Let's imagine that we want to take the input features we used above, but now we want to pass the same input into two separate Dense layers, then concatenate the vectors that come out of them. There isn't a practical reason to do this right now, we're just getting familiar with some more Keras layer operations, that you might use in the future when you do have a reason (e.g. if you have two different types of input or you want to generate multiple different outputs).

With the Functional API, we first instantiate each layer, specifying any parameters like the dimension (number of neurons). Then, we "call" the layer we just created, using another set of parentheses to pass in whatever the input to that layer is. That's how we connect the layers, we save the output from one layer and then pass it as input to the layer that should come after. Essentially we will build our model by repeating:

```layer_output = layer(earlier_layer_output)```

The order in which we define the layers does not matter.  Once defined we can connect them.


We also have to explicitly define an input layer, so that we can pass it into the first hidden layer in the model. We also have to define an output layer.

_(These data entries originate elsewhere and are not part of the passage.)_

[config.mk]
export PLATFORM = sky130hd
export DESIGN_NAME = token_ring_arbiter
export DESIGN_NICKNAME = d
export VERILOG_FILES = /design/src/rtl/token_ring_pkg.sv /design/src/rtl/ring_rst_sync.sv /design/src/rtl/ring_mode_reg.sv /design/src/rtl/ring_cell.sv /design/src/rtl/token_ring_arbiter.sv
export SDC_FILE = /design/constraint.sdc
export NUM_CORES = 1
export LEC_CHECK = 0
export BUFFER_PORTS_ARGS = -buffer_cell sky130_fd_sc_hd__buf_2
export CAP_MARGIN = 20
export CORE_AREA = 2 2 39 41
export CTS_CLUSTER_SIZE = 30
export DETAILED_ROUTE_END_ITERATION = 10
export DIE_AREA = 0 0 41 43
export PLACE_DENSITY = 0.54
export SYNTH_ARGS = -nofsm -noshare
export SYNTH_HDL_FRONTEND = slang
export SYNTH_SLANG_ARGS = --single-unit
[constraint.sdc]
create_clock -name clk -period 2.34 [get_ports clk]
set_clock_uncertainty 0.2 [all_clocks]
set_input_delay 0.468 -clock clk [delete_from_list [all_inputs] [get_ports clk]]
set_output_delay 0.468 -clock clk [all_outputs]
set_load 0.05 [all_outputs]
[src/rtl/token_ring_pkg.sv]
package token_ring_pkg;

  typedef enum logic {
    MODE_PARKED = 1'b0,
    MODE_BUSY   = 1'b1
  } ring_mode_e;

endpackage

[src/rtl/ring_rst_sync.sv]
module ring_rst_sync #(
  parameter int STAGES = 2
) (
  input  logic clk,
  input  logic rst_n,
  output logic rst_n_sync
);

  logic [STAGES-1:0] sync_q;
  logic [STAGES-1:0] sync_d;

  always_comb begin
    sync_d = {sync_q[STAGES-2:0], 1'b1};
  end

  always_ff @(posedge clk or negedge rst_n) begin
    if (!rst_n) begin
      sync_q <= '0;
    end else begin
      sync_q <= sync_d;
    end
  end

  assign rst_n_sync = sync_q[STAGES-1];

endmodule

[src/rtl/ring_mode_reg.sv]
module ring_mode_reg
  import token_ring_pkg::*;
(
  input  logic       clk,
  input  logic       rst_n,
  input  logic       mode_pin_i,
  input  logic       any_gnt_i,
  output ring_mode_e mode_o
);

  ring_mode_e mode_q;
  ring_mode_e mode_d;
  logic       mode_en;

  always_comb begin
    mode_en = ~any_gnt_i;
    mode_d  = mode_pin_i ? MODE_BUSY : MODE_PARKED;
  end

  always_ff @(posedge clk or negedge rst_n) begin
    if (!rst_n) begin
      mode_q <= MODE_PARKED;
    end else if (mode_en) begin
      mode_q <= mode_d;
    end
  end

  assign mode_o = mode_q;

endmodule

[src/rtl/ring_cell.sv]
module ring_cell #(
  parameter logic RESET_TOKEN = 1'b0
) (
  input  logic clk,
  input  logic rst_n,
  input  logic req_i,
  input  logic tok_in_i,
  input  logic circulate_i,
  output logic tok_o,
  output logic gnt_o,
  output logic pass_o
);

  logic tok_q;
  logic tok_d;
  logic pass;

  always_comb begin
    pass  = tok_q & ~req_i & circulate_i;
    tok_d = (tok_q & ~pass) | tok_in_i;
  end

  always_ff @(posedge clk or negedge rst_n) begin
    if (!rst_n) begin
      tok_q <= RESET_TOKEN;
    end else begin
      tok_q <= tok_d;
    end
  end

  assign tok_o  = tok_q;
  assign gnt_o  = tok_q & req_i;
  assign pass_o = pass;

endmodule

[src/rtl/token_ring_arbiter.sv]
module token_ring_arbiter
  import token_ring_pkg::*;
#(
  parameter int NUM_CLIENTS = 4
) (
  input  logic                   clk,
  input  logic                   rst_n,
  input  logic                   busy_mode_i,
  input  logic [NUM_CLIENTS-1:0] req_i,
  output logic [NUM_CLIENTS-1:0] gnt_o
);

  localparam int LAST = NUM_CLIENTS - 1;

  logic                   rst_n_s;
  logic [NUM_CLIENTS-1:0] tok_q;
  logic [NUM_CLIENTS-1:0] pass;
  logic [NUM_CLIENTS-1:0] gnt;
  ring_mode_e             mode_q;
  logic                   any_req;
  logic                   circulate;

  ring_rst_sync #(.STAGES(2)) u_rst_sync (
    .clk        (clk),
    .rst_n      (rst_n),
    .rst_n_sync (rst_n_s)
  );

  ring_mode_reg u_mode (
    .clk        (clk),
    .rst_n      (rst_n_s),
    .mode_pin_i (busy_mode_i),
    .any_gnt_i  (|gnt),
    .mode_o     (mode_q)
  );

  always_comb begin
    any_req   = |req_i;
    circulate = (mode_q == MODE_BUSY) | any_req;
  end

  for (genvar i = 0; i < NUM_CLIENTS; i++) begin : g_cell
    localparam int PREV = (i == 0) ? LAST : i - 1;
    ring_cell #(.RESET_TOKEN(i == 0)) u_cell (
      .clk         (clk),
      .rst_n       (rst_n_s),
      .req_i       (req_i[i]),
      .tok_in_i    (pass[PREV]),
      .circulate_i (circulate),
      .tok_o       (tok_q[i]),
      .gnt_o       (gnt[i]),
      .pass_o      (pass[i])
    );
  end

  assign gnt_o = gnt;

endmodule

==> flow_summary.ini, run 1 <==
[sta]
setup_viol = 0
report.final.slew_viol_count = 0
final-hold-violation-count = 0
min_period_over_period_pct = 79.6
period_needed_ns = 1.86
setup_tns_ns = 0
rsz0062_at_grt = false
max_freq_ghz = 0.537
hold_ws_ns = 0.148

[floorplan]
die_area_um2 = 1760
start_util_pct = 26.9
die_w_um = 41
die_y_um = 43
ios = 11
core_area_um2 = 1380
rows = 14

[route]
drt_wl_total_um = 737
vias = 306
drc_errors = 0
ant_nets = 0
vias_per_cell = 4.64
drt_iter0_markers = 0
drt-pass1-iter-count = 1
drt-wirelength-per-cell_um = 11.2

[synthesis]
synth_warnings = 0
synthFlopType = dfrtp_1
seq_area_frac_synth_pct = 47.5
syn_area_per_cell_um2 = 9.78
yosys_register_bits = 7
synth_cells = 38
synth_edf_count = 0
syn-num-nets = 45
syn_area_um2 = 372
ys_types = 21
synth_async_sr_flop_share_pct = 100

[worst_setup_path]
r2r-start = u_mode.mode_o$_DFFE_PN0N_
critPathSlowestCell = dfstp_2
required_ns = 1.67
worst-r2r-setup-slack_ns = 0.84
r2r_end = g_cell[2].u_cell.tok_o$_DFF_PN0_
crit_arrival_ns = 1.19
path_cells = inv_1, nor2_1, buf_2
critPathLaunchType = register
r2r_cells = 3
worst-path-max-fanout = 3
crit_type = reg2out
end_kind = output port
cpPeakStageDelay_ns = 0.53

[clocking]
cts_root_buf = clkbuf_4
clk_path_buf_depth = 2
cts_made_buffers = 3
clkSinkCount = 7
htreeDepth = 1
clkLatencyLatePin_ns = 0.26
cts.clk_slew.worst_paths_ns = 0.05
cts_tree = built

[power]
ir_drop_mv = 0.331
p_leak_uw = 0.000216
power_density_nw_per_um2 = 873
power_uw = 399

[placed_design]
place.gp.congestion = 0.662
io_buffers = 10
dp_hpwl_um = 502

[min_path]
min_to = u_rst_sync.sync_q[1]$_DFF_PN0_
whs_path_depth = 0
worstHoldStart = u_rst_sync.sync_q[0]$_DFF_PN0_
min_path_type = reg2reg

[grt]
grt_pass1_wl_um = 1120
grt_overflow = 0
grt_start_max_net_pins = 10
antenna_found_initial = 0
track_usage_pct = 10.4
grt_pass1_vias = 292

[layout]
syn_to_final_growth_pct = 22.9
fin_nets = 58
drive_gt1_share_pct = 32.0
diodes = 0

[flow_run]
cap_violations = 0

[run_status]
status = complete, no violations
==> metal layers <==
metal | up-vias | part of all wire (%) | track usage, %
met5 | - | 0 | 0
met4 | 0 | 0 | 4.00
met3 | 0 | 9.6 | 9.42
met2 | 11 | 50 | 14.7
met1 | 142 | 41 | 10.6
li1 | 153 | - | -
==> worst max path at each step <==
stage	startpoint	to	slack, ns	cells past startpoint
after floorplan	req_i[3]	g_cell[2].u_cell.tok_o$_DFF_PN0_	0.74	4
after global placement	req_i[0]	gnt_o[0]	0.62	4
after detailed placement	req_i[0]	gnt_o[0]	0.63	4
after CTS	g_cell[0].u_cell.tok_o$_DFF_PN1_	gnt_o[0]	0.46	3
after global routing	g_cell[0].u_cell.tok_o$_DFF_PN1_	gnt_o[0]	0.40	3
final	g_cell[0].u_cell.tok_o$_DFF_PN1_	gnt_o[0]	0.48	3
==> Yosys cell counts (3+ instances only) <==
cell type  number  area share [%]
o21ai_0         4             5.4
inv_1           3             3.0
nor2_1          3             3.0
dfrtp_1         6              40
buf_4           4             8.1
nor4_1          3             5.1
==> cell families after synthesis <==
family | after synthesis | share of synthesized area, %
other | 1 | 1.01
AOI/OAI and AO/OA | 9 | 15.8
and+or+nand+nor | 12 | 18.5
DFF | 7 | 47.5
buffers and inverters | 8 | 14.1
muxes | 1 | 3.03
==> cell type report <==
class,count,area (um^2)
fillers,156,927
repair buffers,13,80.1
flip-flops and latches,7,176
multi-input cells,23,143
inverters,3,11.3
well taps,16,20.0
clock buffers,4,26.3
==> flip-flops by register name, indices dropped and copies added (netlist names) <==
name and cells:
g_cell.u_cell.tok_o 4, u_mode.mode_o 1, u_rst_sync.sync_q 2
==> worst max-delay path, delay by kind of cell, from the launching register on <==
family        cells  cell delay (ns)
simple gates      1             0.09
buf+inv           2             0.31
flops             1             0.53
==> report_power, final <==
part	leakage [uW]	switching (uW)	internal [uW]
logic	0.000115	68.1	43.5
registers	0.0000865	22.9	149
clock network	0.0000150	49.5	65.4
total	0.000216	141	258
==> timing repair <==
item	CTS	global route
hold buffers	3	0
setup endpoints to repair	0	0
buffers inserted	0	0
hold endpoints to repair	6	0
resized for setup	0	0
==> layout by cell type, fill, tap and decap left out, types with 3 or more instances in the layout <==
cell type	Yosys	routed
dlygate4sd3_1	0	3
nor2_1	3	3
buf_2	0	10
inv_1	3	3
nor4_1	3	3
o21ai_0	4	4
dfrtp_1	6	6
clkbuf_4	0	3
==> per-stage QoR <==
step                cell area, um^2  std cells  setup WS [ns]  util, %
CTS                             457         66          0.457     33.0
finish                          457         66          0.478     33.0
detailed placement              400         59          0.629     28.9
floorplan                       372         38          0.744        -
global placement                400         59          0.622     28.9
global route                    457         66          0.398     33.0
Power figures use the tool's default switching activity.
==> inputs of run 2 (changes only) <==
--- a/config.mk
+++ b/config.mk
@@ -5,6 +5,7 @@
 export SDC_FILE = /design/constraint.sdc
 export NUM_CORES = 1
 export LEC_CHECK = 0
+export ABC_AREA = 1
 export BUFFER_PORTS_ARGS = -buffer_cell sky130_fd_sc_hd__buf_2
 export CAP_MARGIN = 20
 export CORE_AREA = 2 2 39 41
==> constraint.sdc (replaced) <==
create_clock -name clk -period 1.8 [get_ports clk]
set_clock_uncertainty 0.2 [all_clocks]
set_input_delay 0.36 -clock clk [delete_from_list [all_inputs] [get_ports clk]]
set_output_delay 0.36 -clock clk [all_outputs]
set_load 0.05 [all_outputs]
==> run 2 against run 1 <==
Synthesized area decreased by 2.7%. Clock power increased by 19%. Register-to-register slack got worse by 0.16 ns. Critical path depth unchanged. Final area decreased by 1.9%. Core utilization decreased by 0.63 points. Flip-flop and latch count unchanged. Cell count increased by 17%. Largest cell class unchanged.
==> flow_summary.ini, run 2 <==
[layout]
final_common_cell = nand2_1
drive_gt1_share_pct = 27.9
diodes = 0
instances_no_fill = 77
fin_nets = 69
final_area_um2 = 448
n_fill_cell = 160
syn_to_final_growth_pct = 23.9
largest_register_ffs = 4
layout_common_cells = nand2_1 (19), buf_2 (10), inv_1 (9), dfrtp_1 (6), nor2_1 (5)

[synthesis]
synth_async_sr_flop_share_pct = 100
seq_area_frac_synth_pct = 48.8
synth_warnings = 0
synth_area_leaders = dfrtp_1 (42%), nand2_1 (20%), inv_1 (9.3%), buf_4 (8.3%), dfstp_2 (7.3%)
syn_area_per_cell_um2 = 7.38
ys_types = 10
synth.most_common_cell = nand2_1
syn-num-nets = 56
ys_top_cells_by_count = nand2_1 (19), inv_1 (9), dfrtp_1 (6), nor2_1 (5), buf_4 (4)
syn_area_um2 = 362
synth_cells = 49
synth_top_area_share_pct = 41.5
synth_top_cell_by_area = dfrtp_1
synthFlopType = dfrtp_1
yosys_register_bits = 7
synth_edf_count = 0

[route]
ant_nets = 0
drt_wl_total_um = 568
drt-pass1-iter-count = 4
drt_iter0_markers = 1
drt-wirelength-per-cell_um = 7.38
vias = 283
vias_per_cell = 3.68
drc_errors = 0

[sta]
fin_ws_ns = 0.108
hold_ws_ns = 0.0138
setup_tns_ns = 0
final-hold-violation-count = 0
period_needed_ns = 1.69
report.final.slew_viol_count = 0
setup_viol = 0
max_freq_ghz = 0.591
min_period_over_period_pct = 94.0
rsz0062_at_grt = false

[grt]
grt_overflow = 0
antenna_found_initial = 0
grt_start_max_net_pins = 5
grt_pass1_vias = 242
track_usage_pct = 8.01
grt_pass1_wl_um = 890

[clocking]
cts_root_buf = clkbuf_4
htreeDepth = 1
cts_resized = 0
cts.clk_slew.worst_paths_ns = 0.05
clkLatencyLatePin_ns = 0.24
cts_made_buffers = 3
clk_path_buf_depth = 2
cts_tree = built
clkSinkCount = 7

[placed_design]
dp_worst_setup_slack_ns = 0.367
place_area_um2 = 402
dp_hpwl_um = 469
io_buffers = 10
placed_cells = 71
place.gp.congestion = 0.606

[power]
p_leak_uw = 0.000279
ir_drop_mv = 0.396
power_density_nw_per_um2 = 1500

[floorplan]
die_w_um = 41
die_area_um2 = 1760
ios = 11
rows = 14
die_y_um = 43
core_area_um2 = 1380
start_util_pct = 26.1

[worst_setup_path]
worst-path-max-fanout = 3
crit_arrival_ns = 1.13
critPathLaunchType = register
r2r_cells = 5
end_kind = output port
required_ns = 1.24
crit_type = reg2out

[run_status]
status = complete, no violations

[min_path]
min_path_type = reg2async

[flow_run]
cap_violations = 0
run 2: cell count changes in the layout (fill, tap and decap cells not counted), sizes merged, moves of 2 or more:
cell,change
nand2,+18
inv,+6
nor2,+4
o21ai,-4
nor4,-3
and2,-2
run 2: metal layers:
metal  share of wire, %  GRT usage, %  vias to the layer above
met2                 42          10.3                       11
li1                   -             -                      161
met5                  0             0                        -
met3                7.9          3.14                        0
met1                 50          9.30                      111
met4                  0          8.00                        0
run 2: cell families after synthesis:
logic type | after synthesis | synth area share (%)
AND/OR/NAND/NOR | 27 | 31.1
other | 1 | 1.04
flip-flops | 7 | 48.8
buffers and inverters | 13 | 17.6
AO/OA/AOI/OAI | 1 | 1.38
run 2: final timing paths:
kind	to	from	slack, ns
max	gnt_o[0]	g_cell[0].u_cell.tok_o$_DFF_PN1_	0.11
min	g_cell[0].u_cell.tok_o$_DFF_PN1_	u_rst_sync.sync_q[1]$_DFF_PN0_	0.01
max reg2reg	u_mode.mode_o$_DFFE_PN0N_	g_cell[0].u_cell.tok_o$_DFF_PN1_	0.68
min reg2reg	g_cell[0].u_cell.tok_o$_DFF_PN1_	u_rst_sync.sync_q[1]$_DFF_PN0_	0.01
max in group asynchronous	g_cell[1].u_cell.tok_o$_DFF_PN0_	u_rst_sync.sync_q[1]$_DFF_PN0_	0.77
min in group clk	u_mode.mode_o$_DFFE_PN0N_	busy_mode_i	0.13
run 2: cell type report:
class                   count  area, um^2  area share, %
multi-input cells          29         121           27.1
inverters                   9        33.8           7.54
repair buffers             12        70.1           15.6
clock buffers               4        26.3           5.87
well taps                  16        20.0           4.47
flip-flops and latches      7         176           39.4
run 2: where the power goes:
| part | switching (uW) | internal, uW | total [uW] | leakage [uW] |
|---|---|---|---|---|
| clock | 52.5 | 84.3 | 137 | 0.0000150 |
| combinational | 195 | 81.0 | 276 | 0.000184 |
| sequential | 33.1 | 224 | 258 | 0.0000798 |
run 2: metrics by stage:
step,utilization [%],total power [uW]
after CTS,32.4,686
after global routing,32.4,747
after detailed placement,29.0,538
after global placement,29.0,536
after floorplan,-,514
final,32.4,670
run 2: worst max-delay path, cell delays in order (launching register included):
cell and delay, ns:
dfstp_2 0.53, nand2_1 0.07, inv_1 0.05, buf_2 0.25
run 2: timing repair:
| action | 4_1_cts | 5_1_grt |
|---|---|---|
| buffers inserted | 0 | 0 |
| endpoints found under the hold margin | 6 | 0 |
| hold buffers | 2 | 0 |
==> inputs of run 3 (changes only) <==
==> constraint.sdc (replaced) <==
create_clock -name clk -period 1.9 [get_ports clk]
set_clock_uncertainty 0.2 [all_clocks]
set_input_delay 0.38 -clock clk [delete_from_list [all_inputs] [get_ports clk]]
set_output_delay 0.38 -clock clk [all_outputs]
set_load 0.05 [all_outputs]
==> run 3 against run 2 <==
Combinational power shrank 5%. Flip-flop and latch count stayed put. Sequential power decreased by 5%. Global-route usage is 0.30 points lower. Register-to-register slack better by 0.11 ns. Sequential share of layout area did not move. Cell count unchanged. Final area stayed put. Hold slack got worse by 0.0096 ns. Via count shrank 2.1%.
==> flow_summary.ini, run 3 (synthesized netlist as in run 2, its figures left out) <==
[layout]
diodes = 0
drive_gt1_share_pct = 27.9
n_fill_cell = 157
largest_register_ffs = 4
layout_common_cells = nand2_1 (19), buf_2 (10), inv_1 (9), dfrtp_1 (6), nor2_1 (5)
fin_nets = 69
final_area_um2 = 448
syn_to_final_growth_pct = 23.9
final_common_cell = nand2_1

[worst_setup_path]
r2r-start = g_cell[0].u_cell.tok_o$_DFF_PN1_
worst-r2r-setup-slack_ns = 0.79
critPathLaunchType = register
r2r_cells = 5
end_kind = output port
required_ns = 1.32
crit_arrival_ns = 1.13
crit_type = reg2out
crit_end = gnt_o[0]
crit_path_start = g_cell[0].u_cell.tok_o$_DFF_PN1_
r2r_end = u_mode.mode_o$_DFFE_PN0N_
worst-path-max-fanout = 3

[floorplan]
die_w_um = 41
rows = 14
ios = 11
die_y_um = 43
die_area_um2 = 1760
core_area_um2 = 1380
start_util_pct = 26.1

[route]
drt_iter0_markers = 2
vias_per_cell = 3.60
drc_errors = 0
vias = 277
ant_nets = 0
drt-pass1-iter-count = 2
drt_wl_total_um = 547
drt-wirelength-per-cell_um = 7.10

[clocking]
clk_path_buf_depth = 2
clkLatencyLatePin_ns = 0.24
htreeDepth = 1
cts_made_buffers = 3
cts_tree = built
clkSinkCount = 7
cts.clk_slew.worst_paths_ns = 0.05
cts_resized = 0
cts_root_buf = clkbuf_4

[placed_design]
place.gp.congestion = 0.607
io_buffers = 10
dp_hpwl_um = 460
place_area_um2 = 402

[sta]
setup_tns_ns = 0
max_freq_ghz = 0.585
setup_viol = 0
final-hold-violation-count = 0
min_period_over_period_pct = 89.9
rsz0062_at_grt = false
period_needed_ns = 1.71
report.final.slew_viol_count = 0

[min_path]
min_path_type = reg2async

[power]
ir_drop_mv = 0.377
p_leak_uw = 0.000279
power_density_nw_per_um2 = 1420

[flow_run]
cap_violations = 0

[grt]
grt_pass1_vias = 228
antenna_found_initial = 0
grt_start_max_net_pins = 5
track_usage_pct = 7.71
grt_overflow = 0
grt_pass1_wl_um = 862

[run_status]
status = complete, no violations
==> run 3: cell counts in the layout (fill, tap and decap cells not counted) <==
No cell type changed its count.
==> run 3: through the flow <==
step | util [%] | std cells | worst slack (ns) | total power [uW] | hold slack [ns]
after CTS | 32.4 | 77 | 0.176 | 649 | 0.0133
after detailed placement | 29.0 | 71 | 0.447 | 510 | -0.118
after global routing | 32.4 | 77 | 0.121 | 704 | 0.0156
after floorplan | - | 49 | 0.528 | 487 | -0.147
after global placement | 29.0 | 71 | 0.457 | 508 | -0.118
final | 32.4 | 77 | 0.191 | 636 | 0.00417
==> run 3: per-layer routing <==
| metal | GRT usage (%) | share of wire (%) | up-vias |
|---|---|---|---|
| li1 | - | - | 160 |
| met1 | 9.63 | 51 | 106 |
| met2 | 8.75 | 39 | 11 |
| met3 | 3.66 | 10 | 0 |
| met4 | 8.00 | 0 | 0 |
| met5 | 0 | 0 | - |
==> run 3: timing repair <==
item                                   CTS  global route
buffers inserted                         0             0
hold buffers                             2             0
endpoints found under the hold margin    6             0
==> run 3: final cells by class <==
cell class	count	area [um^2]	share of cell area [%]
Clock buffer	4	26.3	5.87
Multi-Input combinational cell	29	121	27.1
Tap cell	16	20.0	4.47
Timing Repair Buffer	12	70.1	15.6
Sequential cell	7	176	39.4
Inverter	9	33.8	7.54
==> run 3: power by group <==
part / switching (uW) / internal [uW]
Sequential: 32.4 / 213
Clock: 49.7 / 79.8
Combinational: 184 / 76.8
==> run 3: worst max-delay path, stage by stage (launching register included) <==
cell and delay, ns:
dfstp_2 0.53, nand2_1 0.06, inv_1 0.05, buf_2 0.25
==> run 3: worst min path at each step <==
stage	start	endpoint	slack, ns	cells after the start
4_1_cts	u_rst_sync.sync_q[1]$_DFF_PN0_	g_cell[0].u_cell.tok_o$_DFF_PN1_	0.01	0
2_1_floorplan	u_rst_sync.sync_q[1]$_DFF_PN0_	g_cell[1].u_cell.tok_o$_DFF_PN0_	-0.15	0
3_3_place_gp	u_rst_sync.sync_q[1]$_DFF_PN0_	g_cell[3].u_cell.tok_o$_DFF_PN0_	-0.12	0
3_5_place_dp	u_rst_sync.sync_q[1]$_DFF_PN0_	g_cell[2].u_cell.tok_o$_DFF_PN0_	-0.12	0
6_report	u_rst_sync.sync_q[1]$_DFF_PN0_	g_cell[0].u_cell.tok_o$_DFF_PN1_	0.004	0
5_1_grt	u_rst_sync.sync_q[1]$_DFF_PN0_	g_cell[0].u_cell.tok_o$_DFF_PN1_	0.02	0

You will redefine the sequential model you just created but do so using the functional API.



In [None]:
# Define the input layer
input_layer = keras.layers.Input(shape=(2,), dtype='int64')


#Here are the layers you should use

dense_1 = keras.layers.Dense(10, activation='relu')  
dense_2 = keras.layers.Dense(10, activation='relu')
dense_3 = keras.layers.Dense(10, activation='relu')

# Now call the dense layers with the right input for each, to connect the network

### YOUR CODE HERE
    


### END YOUR CODE


# Define a binary classification layer like we used in the model above
classification_layer = keras.layers.Dense(1, activation='sigmoid')(dense_3_out)

You've defined all of your layers and connnected them together. Now you just need a few more lines of code to define the overall model, then compile it and train it like you did with the Sequential model.

To define the model, you specify the initial inputs and final outputs. You've already defined how the layers are connected internally, so as long as there's a path from the initial inputs to the final outputs, you're good.

In [None]:
# Define the complete model, specifying the overall inputs and outputs
func_model = tf.keras.models.Model(inputs=[input_layer], outputs=[classification_layer])

# Compile the model, specifying the loss, optimizer, etc to use in training
func_model.compile(optimizer='adam',
              loss='binary_crossentropy',
              metrics=['accuracy'])

func_model.fit(X_train, y_train, epochs=10)

In [None]:
predictions = func_model.predict(X_test)
plt.scatter(X_test[:,0], X_test[:,1], c=predictions[:,0]>0.5, cmap='bwr')

# Congratulations...
... you've trained a nonlinear classifier with TensorFlow and Keras using the sequential and the functional APIs!